以上の結果は、妊娠中の食事バランスが微生物組成に影響を与え、母親と胎児の両方の代謝の改善につながることを示唆している。ビタミンD補充は、妊娠中の細菌性腟症や特定の膣内細菌の変化と逆相関している。
8)妊娠中の微生物の変化とホルモンの変化
ホスト(妊婦)のホルモンは腸内微生物叢と相互に関連している。
微生物はホルモンを産生し、調節し、かつ既存のホルモンレベルの影響を受ける。妊娠週数に伴いプロゲステロンおよびエストロゲンレベルが劇的に上昇するので、これらのホルモンが微生物組成に影響を及ぼすことが推定される。微生物叢は母体ホルモンレベルにリンクしている。まず、エストロゲン受容体(ER-β)が腸内微生物叢に影響を及ぼし、次に、プレボッテラ・インテルメディスを含むいくつかの微生物は、その成長のためにエストラジオールとプロゲステロンを利用する。さらに、多嚢胞性卵巣症候群などのホルモンの不均衡が明らかな疾患では、腸内細菌叢に明確な変化が見られる。
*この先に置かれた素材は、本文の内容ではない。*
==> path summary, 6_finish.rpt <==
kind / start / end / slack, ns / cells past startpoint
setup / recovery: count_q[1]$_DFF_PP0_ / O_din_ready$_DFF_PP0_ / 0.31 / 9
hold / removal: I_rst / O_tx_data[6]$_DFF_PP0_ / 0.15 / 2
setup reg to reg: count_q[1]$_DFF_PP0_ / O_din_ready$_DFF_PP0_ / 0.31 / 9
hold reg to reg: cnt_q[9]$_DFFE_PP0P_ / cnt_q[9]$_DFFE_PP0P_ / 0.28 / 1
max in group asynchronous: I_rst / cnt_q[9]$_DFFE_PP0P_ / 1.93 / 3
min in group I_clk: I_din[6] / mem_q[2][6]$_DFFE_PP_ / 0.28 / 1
## config.mk

```make
export PLATFORM = sky130hd
export DESIGN_NAME = irq_ctrl
export DESIGN_NICKNAME = d
export VERILOG_FILES = /design/src/rtl/irq_ctrl.sv
export SDC_FILE = /design/constraint.sdc
export NUM_CORES = 1
export LEC_CHECK = 0
export ABC_AREA = 1
export CAP_MARGIN = 20
export CORE_ASPECT_RATIO = 2
export CORE_MARGIN = 5
export CORE_UTILIZATION = 46
export CTS_BUF_LIST = sky130_fd_sc_hd__clkbuf_4 sky130_fd_sc_hd__clkbuf_8
export DETAILED_ROUTE_END_ITERATION = 10
export PLACE_DENSITY = 0.88
export REMOVE_ABC_BUFFERS = 1
export SLEW_MARGIN = 40
export SYNTH_ARGS = -nofsm -noshare
export SYNTH_HDL_FRONTEND = slang
export SYNTH_SLANG_ARGS = --single-unit
```

## constraint.sdc

```tcl
create_clock -name clk -period 3.4 [get_ports clk]
set_input_delay 0.34 -clock clk [delete_from_list [all_inputs] [get_ports clk]]
set_output_delay 0.34 -clock clk [all_outputs]
set_load 0.03 [all_outputs]
```
**src/rtl/light_sensor_pkg.sv**
```systemverilog
// Shared defaults and limits for the light sensor array and its per-channel debouncer.
package light_sensor_pkg;

  localparam int unsigned MAX_CH              = 16;
  localparam int unsigned DEF_N_CH            = 4;
  localparam int unsigned DEF_DEBOUNCE_CYCLES = 1000;
  localparam int unsigned DEF_CNT_W           = 16;
  localparam bit          DEF_DO_ACTIVE_LOW   = 1'b1;

endpackage

```
**src/rtl/light_debounce_ch.sv**
```systemverilog
// One sensor channel: 2-flop synchroniser, stable-level debounce counter and
// registered rise/fall pulses coincident with the new debounced level.
module light_debounce_ch
  import light_sensor_pkg::*;
#(
  parameter int unsigned DEBOUNCE_CYCLES = DEF_DEBOUNCE_CYCLES,
  parameter bit          DO_ACTIVE_LOW   = DEF_DO_ACTIVE_LOW
) (
  input  logic clk,
  input  logic rst,
  input  logic i_do,
  output logic o_light,
  output logic o_on_pulse,
  output logic o_off_pulse
);

  localparam int unsigned CW = $clog2(DEBOUNCE_CYCLES + 1);

  logic          r_sync1;
  logic          r_sync2;
  logic [CW-1:0] r_cnt;
  logic          r_light;
  logic          r_on_pulse;
  logic          r_off_pulse;

  logic w_raw_light;
  logic w_differs;
  logic w_accept;

  assign w_raw_light = r_sync2 ^ DO_ACTIVE_LOW;
  assign w_differs   = (w_raw_light != r_light);
  // Accept on the edge where the count would reach DEBOUNCE_CYCLES.
  assign w_accept    = w_differs && (r_cnt == CW'(DEBOUNCE_CYCLES - 1));

  always_ff @(posedge clk) begin
    if (rst) begin
      r_sync1     <= DO_ACTIVE_LOW;
      r_sync2     <= DO_ACTIVE_LOW;
      r_cnt       <= '0;
      r_light     <= 1'b0;
      r_on_pulse  <= 1'b0;
      r_off_pulse <= 1'b0;
    end else begin
      r_sync1     <= i_do;
      r_sync2     <= r_sync1;
      r_on_pulse  <= w_accept && !r_light;
      r_off_pulse <= w_accept && r_light;
      if (!w_differs || w_accept) begin
        r_cnt <= '0;
      end else begin
        r_cnt <= r_cnt + CW'(1);
      end
      if (w_accept) begin
        r_light <= ~r_light;
      end
    end
  end

  assign o_light     = r_light;
  assign o_on_pulse  = r_on_pulse;
  assign o_off_pulse = r_off_pulse;

endmodule

```
**src/rtl/light_sensor_array.sv**
```systemverilog
// Array of independent debounced light sensors with sticky event flags and
// saturating per-channel on-event counters.
module light_sensor_array
  import light_sensor_pkg::*;
#(
  parameter int unsigned N_CH            = DEF_N_CH,
  parameter int unsigned DEBOUNCE_CYCLES = DEF_DEBOUNCE_CYCLES,
  parameter int unsigned CNT_W           = DEF_CNT_W,
  parameter bit          DO_ACTIVE_LOW   = DEF_DO_ACTIVE_LOW
) (
  input  logic                  clk,
  input  logic                  rst,
  input  logic [N_CH-1:0]       do_in,
  input  logic [N_CH-1:0]       event_clear,
  input  logic                  count_clear,
  output logic [N_CH-1:0]       light_detected,
  output logic [N_CH-1:0]       light_on_pulse,
  output logic [N_CH-1:0]       light_off_pulse,
  output logic [N_CH-1:0]       event_pending,
  output logic [N_CH*CNT_W-1:0] on_count,
  output logic                  any_light
);

  for (genvar g = 0; g < N_CH; g++) begin : g_ch
    logic             r_pending;
    logic [CNT_W-1:0] r_count;

    light_debounce_ch #(
      .DEBOUNCE_CYCLES(DEBOUNCE_CYCLES),
      .DO_ACTIVE_LOW  (DO_ACTIVE_LOW)
    ) u_ch (
      .clk        (clk),
      .rst        (rst),
      .i_do       (do_in[g]),
      .o_light    (light_detected[g]),
      .o_on_pulse (light_on_pulse[g]),
      .o_off_pulse(light_off_pulse[g])
    );

    // A new event wins over a coincident clear, for both the flag and the count.
    always_ff @(posedge clk) begin
      if (rst) begin
        r_pending <= 1'b0;
        r_count   <= '0;
      end else begin
        if (light_on_pulse[g]) begin
          r_pending <= 1'b1;
        end else if (event_clear[g]) begin
          r_pending <= 1'b0;
        end
        if (count_clear) begin
          r_count <= light_on_pulse[g] ? CNT_W'(1) : '0;
        end else if (light_on_pulse[g] && (r_count != '1)) begin
          r_count <= r_count + CNT_W'(1);
        end
      end
    end

    assign event_pending[g]            = r_pending;
    assign on_count[g*CNT_W +: CNT_W]  = r_count;
  end

  assign any_light = |light_detected;

endmodule

```
**config.mk**
```make
export PLATFORM = sky130hd
export DESIGN_NAME = light_sensor_array
export DESIGN_NICKNAME = d
export VERILOG_FILES = /design/src/rtl/light_sensor_pkg.sv /design/src/rtl/light_debounce_ch.sv /design/src/rtl/light_sensor_array.sv
export SDC_FILE = /design/constraint.sdc
export NUM_CORES = 1
export LEC_CHECK = 0
export ABC_AREA = 1
export CAP_MARGIN = 30
export CORE_MARGIN = 1.5
export CORE_UTILIZATION = 59
export DETAILED_ROUTE_END_ITERATION = 12
export PLACE_DENSITY = 0.89
export SETUP_SLACK_MARGIN = 0.2
export SYNTH_ARGS = -nofsm -noshare
export SYNTH_HDL_FRONTEND = slang
export SYNTH_SLANG_ARGS = --single-unit
```
**constraint.sdc**
```tcl
create_clock -name clk -period 4.5 [get_ports clk]
set_clock_uncertainty 0.2 [all_clocks]
set_input_delay 0.45 -clock clk [delete_from_list [all_inputs] [get_ports clk]]
set_output_delay 0.45 -clock clk [all_outputs]
set_load 0.01 [all_outputs]
```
最近の研究は、プロゲステロンがビフィズス菌量の劇的な上昇を含む腸内微生物叢の変化につながることを実証している。
膣内微生物叢は、ホルモンの状態によって強く影響を受ける。
最も顕著なのは、ラットの卵巣切除で、膣内の乳酸桿菌と嫌気性菌がいなくなり、クロストリジウム・ペルフェンゲン、バクテロイデス、ブドウ球菌、および黄色ブドウ球菌が優性となり膣炎を起こしやすくなる。これらの効果は、エストラジオールの補充によって逆転した.さらに、エストロゲン(17β-エストラジオール)は、カンディダ.アルビカンスの感染効果を抑制し、それによって潜在的な感染から宿主を保護する。
ヒトとヒヒの膣内微生物叢は、生殖状態、卵巣周期および性的行動に対する反応において変化することも示された。
妊娠中の微生物叢とホルモンを結ぶメカニズムと経路は解読されている。内分泌系、免疫系、および微生物叢の調節のすべてが妊娠を通じて変化する可能性がある。
最後に, 妊娠中の口腔内微生物叢の組成と、唾液中のE2、Pレベルの関連性も明らかにされている。ホルモンレベルに正の相関が見られる菌種には、プレボテッラ属とトレポネーマ属が含まれていた。